Maximum practical driver size for FLNG – LM9000
The Baker Hughes LM9000 is the most powerful aeroderivative turbine currently suitable for offshore liquefaction duty. Its mechanical shaft rating is approximately 65 MW, which becomes the effective upper limit of drive power for a single‑string SMR liquefaction train on an FLNG hull.
BakerHughes LM9000, source: BakerHughes.com
For a Single Mixed Refrigerant (SMR) liquefaction process (PRICO®, IPSMR®, or similar), this 65 MW limit translates into a maximum practical LNG production capacity of roughly 2 MTPA per train under typical offshore conditions.
https://www.bakerhughes.com/gas-turbines/aeroderivative-technology/lm9000-aeroderivative-gas-turbine
This aligns with real‑world engineering practice:
SMR cycles require most of their power for the single main refrigerant compressor, so train capacity scales almost linearly with available driver power.
With only one compressor string, the turbine size directly sets the ceiling.

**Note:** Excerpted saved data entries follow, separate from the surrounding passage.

==> src/rtl/sseg_pkg.sv <==
// sseg_pkg: shared types, segment constants and helpers for the display.
// Segments are {g,f,e,d,c,b,a}, active-low.
package sseg_pkg;

  typedef enum logic [1:0] {
    IDLE   = 2'd0,
    CONV   = 2'd1,
    COMMIT = 2'd2
  } state_e;

  localparam logic [6:0] SEG_0     = 7'b1000000;
  localparam logic [6:0] SEG_1     = 7'b1111001;
  localparam logic [6:0] SEG_2     = 7'b0100100;
  localparam logic [6:0] SEG_3     = 7'b0110000;
  localparam logic [6:0] SEG_4     = 7'b0011001;
  localparam logic [6:0] SEG_5     = 7'b0010010;
  localparam logic [6:0] SEG_6     = 7'b0000010;
  localparam logic [6:0] SEG_7     = 7'b1111000;
  localparam logic [6:0] SEG_8     = 7'b0000000;
  localparam logic [6:0] SEG_9     = 7'b0010000;
  localparam logic [6:0] SEG_DASH  = 7'b0111111;
  localparam logic [6:0] SEG_BLANK = 7'b1111111;

  function automatic logic [6:0] seg_decode(
    input logic [3:0] nib
  );
    logic [6:0] s;
    case (nib)
      4'd0:    s = SEG_0;
      4'd1:    s = SEG_1;
      4'd2:    s = SEG_2;
      4'd3:    s = SEG_3;
      4'd4:    s = SEG_4;
      4'd5:    s = SEG_5;
      4'd6:    s = SEG_6;
      4'd7:    s = SEG_7;
      4'd8:    s = SEG_8;
      4'd9:    s = SEG_9;
      default: s = SEG_BLANK;
    endcase
    return s;
  endfunction

  function automatic int pow10(input int d);
    int r;
    r = 1;
    for (int i = 0; i < d; i++) r = r * 10;
    return r;
  endfunction

endpackage

==> src/rtl/bin2bcd_seq.sv <==
// bin2bcd_seq: valid/ready capture plus sequential double-dabble converter.
// Ports: clk, reset (async, high), value_in/valid/ready, bcd, ovf, commit.
module bin2bcd_seq
  import sseg_pkg::*;
#(
  parameter int DIGITS = 4,
  parameter int BIN_W  = 10
) (
  input  logic                  clk,
  input  logic                  reset,
  input  logic [BIN_W-1:0]      value_in,
  input  logic                  value_valid,
  output logic                  value_ready,
  output logic [4*DIGITS-1:0]   bcd,
  output logic                  ovf,
  output logic                  commit
);

  localparam int CW = $clog2(BIN_W + 1);
  localparam int NW = 4 * DIGITS;
  localparam logic [31:0] MAXV = 32'(pow10(DIGITS) - 1);

  state_e            state_q, state_d;
  logic              ready_q, ready_d;
  logic [BIN_W-1:0]  sh_q, sh_d;
  logic [NW-1:0]     acc_q, acc_d;
  logic [NW-1:0]     adj;
  logic [CW-1:0]     cnt_q, cnt_d;
  logic              ovf_q, ovf_d;

  always_comb begin
    adj = acc_q;
    for (int i = 0; i < DIGITS; i++) begin
      if (acc_q[4*i +: 4] >= 4'd5)
        adj[4*i +: 4] = acc_q[4*i +: 4] + 4'd3;
    end
  end

  // ready drops on the transfer and only comes back one IDLE cycle
  // after COMMIT, so a held request is taken on the first fresh slot.
  always_comb begin
    state_d = state_q;
    ready_d = ready_q;
    sh_d    = sh_q;
    acc_d   = acc_q;
    cnt_d   = cnt_q;
    ovf_d   = ovf_q;
    unique case (state_q)
      IDLE: begin
        if (ready_q && value_valid) begin
          sh_d    = value_in;
          ovf_d   = 32'(value_in) > MAXV;
          acc_d   = '0;
          cnt_d   = '0;
          ready_d = 1'b0;
          state_d = CONV;
        end else begin
          ready_d = 1'b1;
        end
      end
      CONV: begin
        acc_d = {adj[NW-2:0], sh_q[BIN_W-1]};
        sh_d  = sh_q << 1;
        cnt_d = cnt_q + 1'b1;
        if (cnt_q == CW'(BIN_W - 1))
          state_d = COMMIT;
      end
      COMMIT: state_d = IDLE;
      default: state_d = IDLE;
    endcase
  end

  always_ff @(posedge clk or posedge reset) begin
    if (reset) begin
      state_q <= IDLE;
      ready_q <= 1'b1;
      sh_q    <= '0;
      acc_q   <= '0;
      cnt_q   <= '0;
      ovf_q   <= 1'b0;
    end else begin
      state_q <= state_d;
      ready_q <= ready_d;
      sh_q    <= sh_d;
      acc_q   <= acc_d;
      cnt_q   <= cnt_d;
      ovf_q   <= ovf_d;
    end
  end

  assign value_ready = ready_q;
  assign bcd         = acc_q;
  assign ovf         = ovf_q;
  assign commit      = (state_q == COMMIT);

endmodule

==> src/rtl/sseg_scan_ctrl.sv <==
// sseg_scan_ctrl: multiplexed common-anode 7-seg driver with BCD conversion.
// Ports: clk, reset, value_*, blank_lz, dp_in, an, sseg, dp, overflow.
// Macro SSEG_DIM_EN adds brightness[3:0] PWM of the active digit.
module sseg_scan_ctrl
  import sseg_pkg::*;
#(
  parameter int DIGITS  = 4,
  parameter int BIN_W   = 10,
  parameter int PRESC_W = 16
) (
  input  logic               clk,
  input  logic               reset,
`ifdef SSEG_DIM_EN
  input  logic [3:0]         brightness,
`endif
  input  logic [BIN_W-1:0]   value_in,
  input  logic               value_valid,
  output logic               value_ready,
  input  logic               blank_lz,
  input  logic [DIGITS-1:0]  dp_in,
  output logic [DIGITS-1:0]  an,
  output logic [6:0]         sseg,
  output logic               dp,
  output logic               overflow
);

  localparam int IW = (DIGITS > 1) ? $clog2(DIGITS) : 1;
  localparam int NW = 4 * DIGITS;

  logic [NW-1:0]      bcd;
  logic               ovf_c;
  logic               commit;

  logic [PRESC_W-1:0] presc_q, presc_d;
  logic [IW-1:0]      idx_q, idx_d;
  logic [NW-1:0]      disp_q, disp_d;
  logic               ovf_q, ovf_d;

  logic [DIGITS-1:0]  lz;
  logic               allz;
  logic [3:0]         nib;
  logic               blank_sel;
  logic               dp_req;
  logic               on;

  bin2bcd_seq #(
    .DIGITS (DIGITS),
    .BIN_W  (BIN_W)
  ) u_conv (
    .clk         (clk),
    .reset       (reset),
    .value_in    (value_in),
    .value_valid (value_valid),
    .value_ready (value_ready),
    .bcd         (bcd),
    .ovf         (ovf_c),
    .commit      (commit)
  );

  always_comb begin
    presc_d = presc_q + 1'b1;
    idx_d   = idx_q;
    if (&presc_q)
      idx_d = (idx_q == IW'(DIGITS - 1)) ? '0 : idx_q + 1'b1;
    disp_d  = commit ? bcd : disp_q;
    ovf_d   = commit ? ovf_c : ovf_q;
  end

  always_ff @(posedge clk or posedge reset) begin
    if (reset) begin
      presc_q <= '0;
      idx_q   <= '0;
      disp_q  <= '0;
      ovf_q   <= 1'b0;
    end else begin
      presc_q <= presc_d;
      idx_q   <= idx_d;
      disp_q  <= disp_d;
      ovf_q   <= ovf_d;
    end
  end

  // lz[i]: digit i and everything above it is zero (never for digit 0)
  always_comb begin
    lz   = '0;
    allz = 1'b1;
    for (int i = DIGITS - 1; i >= 0; i--) begin
      allz  = allz && (disp_q[4*i +: 4] == 4'd0);
      lz[i] = allz && (i != 0);
    end
  end

  always_comb begin
    nib       = '0;
    blank_sel = 1'b0;
    dp_req    = 1'b0;
    for (int i = 0; i < DIGITS; i++) begin
      if (idx_q == IW'(i)) begin
        nib       = disp_q[4*i +: 4];
        blank_sel = blank_lz && !ovf_q && lz[i];
        dp_req    = dp_in[i];
      end
    end
  end

`ifdef SSEG_DIM_EN
  assign on = presc_q[PRESC_W-1 -: 4] < brightness;
`else
  assign on = 1'b1;
`endif

  always_comb begin
    an = '1;
    for (int i = 0; i < DIGITS; i++) begin
      if (idx_q == IW'(i) && !blank_sel && on)
        an[i] = 1'b0;
    end
    if (blank_sel)  sseg = SEG_BLANK;
    else if (ovf_q) sseg = SEG_DASH;
    else            sseg = seg_decode(nib);
  end

  assign dp       = blank_sel | ~dp_req;
  assign overflow = ovf_q;

endmodule

==> config.mk <==
export PLATFORM = sky130hd
export DESIGN_NAME = sseg_scan_ctrl
export DESIGN_NICKNAME = d
export VERILOG_FILES = /design/src/rtl/sseg_pkg.sv /design/src/rtl/bin2bcd_seq.sv /design/src/rtl/sseg_scan_ctrl.sv
export SDC_FILE = /design/constraint.sdc
export NUM_CORES = 1
export LEC_CHECK = 0
export ABC_AREA = 1
export BUFFER_PORTS_ARGS = -buffer_cell sky130_fd_sc_hd__buf_2
export CAP_MARGIN = 15
export CORE_ASPECT_RATIO = 1.4
export CORE_UTILIZATION = 28
export CTS_BUF_LIST = sky130_fd_sc_hd__clkbuf_8
export DETAILED_ROUTE_END_ITERATION = 8
export PLACE_DENSITY = 0.48
export SYNTH_ARGS = -nofsm -noshare
export SYNTH_HDL_FRONTEND = slang
export SYNTH_HIERARCHICAL = 1
export SYNTH_SLANG_ARGS = --single-unit
==> constraint.sdc <==
create_clock -name clk -period 2.3 [get_ports clk]
set_input_delay 0.345 -clock clk [delete_from_list [all_inputs] [get_ports clk]]
set_output_delay 0.345 -clock clk [all_outputs]
set_load 0.02 [all_outputs]
==> results.yml, run 1 <==
global_routing:
  grt_antenna_before_repair: 0
  grt_overflow_total: 0
  grt_max_degree: 36
  grt_usage_pct: 12.8
  grt_pass1_wl_um: 14300
  grt_pass1_vias: 3181
floorplan:
  dieHeight_um: 139
  placeableCoreArea_um2: 13000
  num_rows: 49
  dieArea_um2: 13900
  die-width_um: 100
  boundaryPins: 32
  start_util_pct: 29.0
worst_setup_path:
  critical_path.startpoint_type: "flop"
  worstPathArrival_ps: 2160
  crit_path_max_incr_delay_ps: 470
  path_buf_inv: 4
  worst-setup-path-type: "flop to primary output"
  top_delay_family_on_crit_path: "buffers and inverters"
  required_ps: 1960
  maximum_fanout_along_the_worst_path: 4
  endpoint_kind: "primary output"
  critPathSlowestCell: "sky130_fd_sc_hd__dfrtp_2"
  cell_by_cell_listing_of_the_critical_path: "ha_4 -> buf_4 -> buf_4 -> a21oi_4 -> a21oi_4 -> buf_4 -> or2_4 -> nand2_2 -> nand2_2 -> nand2_2 -> buf_6"
cts:
  cts.sink_count: 68
  worst_skew_pair.late_latency_ps: 340
  cts.clk_slew.worst_paths_ps: 70
  cts_tree: "done"
  cts-htree-levels: 3
  tritoncts.num_buffers: 9
  clk_root_buffer_cell: "sky130_fd_sc_hd__clkbuf_8"
  clock_path_buffers: 2
synth:
  synth_net_count: 497
  ys_types: 36
  avgSynthCellArea_um2: 8.15
  syn_area_um2: 3770
  post_synth_inst_count: 463
  synth_seq_cells: 68
  synth_top_family_by_area: "simple AND/OR/NAND/NOR gates"
  yosys.area.top_type: "sky130_fd_sc_hd__dfrtp_1"
  post_synth_fa_ha_maj_area_fraction_pct: 5.31
  synth.area.mux_share_pct: 1.49
  post_synth_xor_area_fraction_pct: 3.25
  netlist.area_leader.share_pct: 44.4
  netlist_top_cells_area: "sky130_fd_sc_hd__dfrtp_1 (44%), sky130_fd_sc_hd__nand2_1 (14%), sky130_fd_sc_hd__nand3_1 (7.3%)"
  synthSimpleGateAreaFrac_pct: 27.8
  synthesized_area_fraction_occupied_by_ao_oa_aoi_and_oai_cells_pct: 8.39
  yosysSeqAreaShare_pct: 45.1
  synth_warnings: 6
sta:
  hold_viol: 0
  totalNegativeSetupSlack_ps: -1160
  post-route-min-period_ps: 2510
  achievable-frequency_mhz: 399
  number_of_max_slew_violations_in_the_final_report: 0
  hold_slack_ps: 98.5
  finalSetupViolations: 7
  skew_ps: 9.08
  rsz0062_at_grt: "true"
  final_critical_path_setup_slack_ps: -206
  final.period_utilization_pct: 109
routing:
  routed-via-count: 3125
  wl_per_cell_um: 11.5
  drcViolationCount: 0
  wirelength_um: 8070
  postRouteAntennaNets: 0
  drt-vias-per-instance: 4.47
  dr.pass1.iters: 4
  drt_first_iter_violations: 120
power:
  totalPowerFinal_mw: 5.58
  worst_ir_drop_vdd_v: 0.000665
  power_density_nw_per_um2: 1190
  p_leak_nw: 2.30
placement:
  hpwl_um: 5500
  io_buffer_count: 31
  gp_congestion: 0.763
  post_dp_cell_area_um2: 4160
finish:
  mostFrequentLayoutCell: "sky130_fd_sc_hd__nand2_1"
  layout-drive-gt1-share_pct: 25.9
  mostFrequentLayoutCells: "sky130_fd_sc_hd__nand2_1 (123), sky130_fd_sc_hd__dfrtp_1 (65), sky130_fd_sc_hd__nand3_1 (53)"
  antenna-diode-count: 0
  num-fill-cells: 1406
  fin_area_um2: 4690
  final_nets: 551
  area.growth.synth_to_final_pct: 24.2
min_path:
  hp-class: "input port to asynchronous set/reset pin"
status:
  violations: "negative setup slack"
  run_status: "finished, violations left"
run:
  max_cap_violations: 0
-- cells in the mapped netlist --
cell type	instances
sky130_fd_sc_hd__o21ai_1	6
sky130_fd_sc_hd__clkbuf_1	3
sky130_fd_sc_hd__o21ai_0	20
sky130_fd_sc_hd__nand4_1	11
sky130_fd_sc_hd__clkinv_1	1
sky130_fd_sc_hd__nor3_1	4
sky130_fd_sc_hd__o22ai_1	2
sky130_fd_sc_hd__conb_1	1
sky130_fd_sc_hd__nand3_1	55
sky130_fd_sc_hd__or2_2	1
sky130_fd_sc_hd__ha_1	16
sky130_fd_sc_hd__nor2_1	14
sky130_fd_sc_hd__dfstp_2	1
sky130_fd_sc_hd__a21oi_2	1
sky130_fd_sc_hd__buf_4	4
sky130_fd_sc_hd__inv_1	53
sky130_fd_sc_hd__o22ai_2	2
sky130_fd_sc_hd__xnor2_1	4
sky130_fd_sc_hd__o211ai_1	1
sky130_fd_sc_hd__a21oi_4	2
sky130_fd_sc_hd__mux2_2	5
sky130_fd_sc_hd__a21oi_1	13
sky130_fd_sc_hd__xor2_1	10
sky130_fd_sc_hd__inv_2	3
sky130_fd_sc_hd__nand2_4	1
sky130_fd_sc_hd__buf_2	2
sky130_fd_sc_hd__dfrtp_1	67
sky130_fd_sc_hd__nand3_2	1
sky130_fd_sc_hd__o221ai_1	1
sky130_fd_sc_hd__o21ai_2	3
sky130_fd_sc_hd__nor2_4	1
sky130_fd_sc_hd__nor3_2	1
sky130_fd_sc_hd__nor2_2	4
sky130_fd_sc_hd__nand2_1	137
sky130_fd_sc_hd__buf_6	5
sky130_fd_sc_hd__nand2_2	7
-- area by class of cell --
class | instances | area, um2 | area share [%]
multi-input combinational | 324 | 1900 | 40.6
clock buffer | 10 | 138 | 2.94
clock inverter | 5 | 100 | 2.14
timing repair buffer | 57 | 398 | 8.49
tap | 178 | 223 | 4.75
inverter | 57 | 221 | 4.73
sequential | 68 | 1710 | 36.4
-- repair_timing --
action	in CTS	in global routing
setup endpoints to repair	7	7
setup buffers	8	3
gates cloned	0	0
hold buffers	0	0
resized for setup	41	18
pin swaps	13	13
-- metal layers --
metal  part of all wire [%]  up-vias  wire length [um]  GRT usage [%]
met3                    3.4        8               271           2.46
met2                     50       67              4040           22.3
met4                   0.97        0                78           4.81
met1                     46     1460              3680           15.5
li1                       -     1590                 -              -
met5                      0        -                 0              0
-- tightest hold or removal path, delay by kind of cell --
family	cells	cell delay, ps
buf+inv	3	530
-- worst paths after layout --
kind                             start            endpoint  slack [ps]  depth (start not counted)
max                           idx_q[1]             sseg[3]        -210                         11
min                              reset          presc_q[3]         100                          3
max reg2reg                 presc_q[0]         presc_q[14]         820                          7
min reg2reg                 presc_q[0]          presc_q[0]         460                          1
max in group asynchronous        reset  u_conv/value_ready        1830                          3
min in group clk           value_in[4]      u_conv/sh_q[4]         220                          3
-- registers in the layout (all words and copies together) (netlist names), 2 cells and up --
name	count
disp_q	16
idx_q	2
presc_q	16
u_conv/bcd	16
u_conv/cnt_q	4
u_conv/sh_q	10
u_conv/state_q	2
-- power by group --
| group | switching, mW | total (mW) | internal, mW |
|---|---|---|---|
| logic | 1.49 | 2.49 | 1.00 |
| registers | 0.317 | 1.91 | 1.59 |
| clock network | 0.443 | 1.18 | 0.740 |
-- through the flow --
step / setup WS, ps / util [%] / instances
2_1_floorplan: 13.2 / - / 463
3_3_place_gp: -7.69 / 32.0 / 673
3_5_place_dp: -91.9 / 32.0 / 673
4_1_cts: -226 / 35.4 / 696
5_1_grt: -338 / 36.1 / 699
6_report: -206 / 36.1 / 699
-- cells by family (layout without fill, tap and decap cells) --
group | count (synthesis) | in the layout
other cells | 1 | 1
compound gates | 51 | 51
xor+xnor | 14 | 14
buf+inv | 71 | 129
mux | 5 | 5
fa+ha+maj | 16 | 16
flops | 68 | 68
simple gates | 237 | 237
No activity file was read; power rests on OpenSTA's default activity.
==> inputs of run 2 (changes only) <==
- PLACE_DENSITY: 0.48 -> 0.46
- clock period: 2.3 -> 2.73 ns (I/O delays scaled with it)
==> results.yml, run 2 (synthesis results as in run 1) <==
cts:
  cts-htree-levels: 3
  post_cts_hold_buffers: 0
  cts.clk_slew.worst_paths_ps: 80
  clock_path_buffers: 2
  cts_tree: "done"
  cts.sink_count: 68
  tritoncts.num_buffers: 9
  clk_root_buffer_cell: "sky130_fd_sc_hd__clkbuf_8"
  worst_skew_pair.late_latency_ps: 340
sta:
  hold_viol: 0
  number_of_max_slew_violations_in_the_final_report: 0
  worst_pin_slew_ps: 865
  final.period_utilization_pct: 95.5
  achievable-frequency_mhz: 384
  hold_slack_ps: 153
  finalSetupViolations: 0
  slew-limit-headroom_pct: 42.2
  post-route-min-period_ps: 2610
  skew_ps: 9.97
finish:
  multiInputGateArea_um2: 1850
  mostFrequentLayoutCells: "sky130_fd_sc_hd__nand2_1 (133), sky130_fd_sc_hd__dfrtp_1 (66), sky130_fd_sc_hd__nand3_1 (53)"
  post_layout_nonfiller_instances: 690
  final_nets: 541
  area.growth.synth_to_final_pct: 18.8
  antenna-diode-count: 0
  num-fill-cells: 1396
  layout-drive-gt1-share_pct: 22.5
  mostFrequentLayoutCell: "sky130_fd_sc_hd__nand2_1"
  layout.area.seq_um2: 1700
worst_setup_path:
  worst-setup-path-type: "flop to primary output"
  critical_path.reg2reg.startpoint: "presc_q[0]"
  maximum_fanout_along_the_worst_path: 7
  required_ps: 2320
  r2r_slack_ps: 1200
  cell_by_cell_listing_of_the_critical_path: "inv_2 -> ha_4 -> inv_4 -> nand2_2 -> nand3_4 -> a21oi_4 -> ha_4 -> or2_4 -> nand2_2 -> nand2_1 -> nand2_1 -> buf_6"
  reg2regPathDepth: 7
  critical_path.startpoint_type: "flop"
  endpoint_kind: "primary output"
  critPathSlowestCell: "sky130_fd_sc_hd__dfrtp_1"
  top_delay_family_on_crit_path: "simple AND/OR/NAND/NOR gates"
  path_buf_inv: 3
  worstPathArrival_ps: 2200
  regToRegEndpoint: "presc_q[14]"
  crit_path_max_incr_delay_ps: 410
routing:
  postRouteAntennaNets: 0
  drcViolationCount: 0
  detailroute.wirelength.met3_um: 221
  wl_per_cell_um: 11.5
  drt_first_iter_violations: 126
  dr.pass1.iters: 4
  top_layer_used: "met4"
  detail_route.wirelength.met1_um: 3810
  routed-via-count: 3062
  wirelength_um: 7920
  drt-vias-per-instance: 4.44
  met2RoutedLength_um: 3840
status:
  run_status: "finished, final reports clean"
floorplan:
  placeableCoreArea_um2: 13000
  dieHeight_um: 139
  start_util_pct: 29.0
  num_rows: 49
  dieArea_um2: 13900
  boundaryPins: 32
  die-width_um: 100
global_routing:
  grt_usage_pct: 12.3
  grt_pass1_vias: 3047
  grt_pass1_wl_um: 13900
  grt_overflow_total: 0
  grt_antenna_before_repair: 0
  grt_max_degree: 36
placement:
  gp_congestion: 0.806
  hpwl_um: 5620
  io_buffer_count: 31
  numPlacedInstances: 665
run:
  max_cap_violations: 0
power:
  power.net_switching_mw: 1.89
  p_leak_nw: 2.21
  power_density_nw_per_um2: 984
  internal-power_mw: 2.52
  share_clk_of_total_power_pct: 19.8
  share_seq_of_total_power_pct: 36.2
  p_comb_share_pct: 43.9
  totalPowerFinal_mw: 4.41
  netSwitchingFraction_pct: 42.9
  worst_ir_drop_vdd_v: 0.000476
min_path:
  hp-class: "input port to asynchronous set/reset pin"
-- run 2: cell count changes in the layout (fill, tap and decap cells not counted), moves of 6 or more --
cell	delta
sky130_fd_sc_hd__buf_2	+6
sky130_fd_sc_hd__buf_4	-9
sky130_fd_sc_hd__buf_6	-7
sky130_fd_sc_hd__nand2_1	+10
sky130_fd_sc_hd__nand2_2	-8
-- run 2: worst max-delay path by stage --
stage                         from       to  slack, ps  depth (start not counted)
after CTS                 idx_q[1]  sseg[3]          2                         14
after global placement    idx_q[0]  sseg[3]        160                         13
final                     idx_q[1]  sseg[3]        120                         12
after floorplan           idx_q[0]  sseg[3]        380                         13
after detailed placement  idx_q[0]  sseg[3]         80                         13
after global routing      idx_q[1]  sseg[3]         -9                         14
-- run 2: worst min-delay path, stage by stage --
cell                    delay [ps]
sky130_fd_sc_hd__buf_2         100
sky130_fd_sc_hd__inv_1          40
sky130_fd_sc_hd__buf_4         380
-- run 2: per-stage QoR --
stage | setup slack [ps] | util (%) | setup TNS, ps | area, um2
floorplan | 379 | - | 0 | 3770
global placement | 164 | 31.5 | 0 | 4100
detailed placement | 77.0 | 31.5 | 0 | 4100
CTS | 1.91 | 34.1 | 0 | 4440
global route | -8.52 | 34.5 | -8.52 | 4480
finish | 123 | 34.5 | 0 | 4480
-- run 2: final cells by class --
| cell class | instances | area share, % |
|---|---|---|
| Clock buffer | 10 | 3.07 |
| Multi-Input combinational cell | 324 | 41.3 |
| Inverter | 57 | 4.83 |
| Tap cell | 178 | 4.97 |
| Clock inverter | 6 | 1.59 |
| Timing Repair Buffer | 47 | 6.28 |
| Sequential cell | 68 | 38.0 |
-- run 2: power by group through the flow --
stage          sequential (mW)  combinational, mW  clock [mW]
6_report                  1.60               1.94       0.876
5_1_grt                   1.66               2.22       0.944
4_1_cts                   1.60               1.93       0.909
3_5_place_dp              1.62               1.84           0
3_3_place_gp              1.61               1.82           0
2_1_floorplan             1.56               1.52           0
-- run 2: layer usage --
metal  global-route usage, %  vias up
met4                    4.65        0
li1                        -     1578
met3                    2.66        4
met1                    15.7     1435
met2                    20.4       45
met5                       0        -
-- run 2: repair_timing --
| action | in CTS | in global routing |
|---|---|---|
| pin swaps | 5 | 10 |
| endpoints found under the setup margin | 5 | 6 |
| gates resized for setup | 19 | 9 |
| buffers inserted | 6 | 3 |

To go beyond the ~2 MTPA limit while still using aeroderivative drivers, operators must deploy two parallel compressor strings, each driven by its own turbine — a 2×50%.
Beyond allowing larger liquefaction capacity, parallel compressor strings (2×50%) significantly increase overall train availability, which is a critical consideration for FLNG operations.
In a 1×100% compressor configuration, a single turbine or compressor trip leads to a full train shutdown, stopping liquefaction entirely.
In contrast, a 2×50% configuration allows the train to continue producing LNG at reduced rates even when one compressor string is offline for:
maintenance
inspection
minor failures
turbine trips
This redundancy is particularly valuable for offshore units, where troubleshooting, spare‑part logistics, and mechanical interventions are more constrained than onshore. For FLNG developers, this translates directly into:
Higher annual LNG output
Fewer unscheduled shutdowns
Improved payback and NPV
Greater flexibility during upset and transient operation
In practice, many operators consider parallel compression not just a method for increasing capacity beyond the ~65 MW LM9000 limit, but also as a strategic way to maximize uptime for revenue-critical floating assets.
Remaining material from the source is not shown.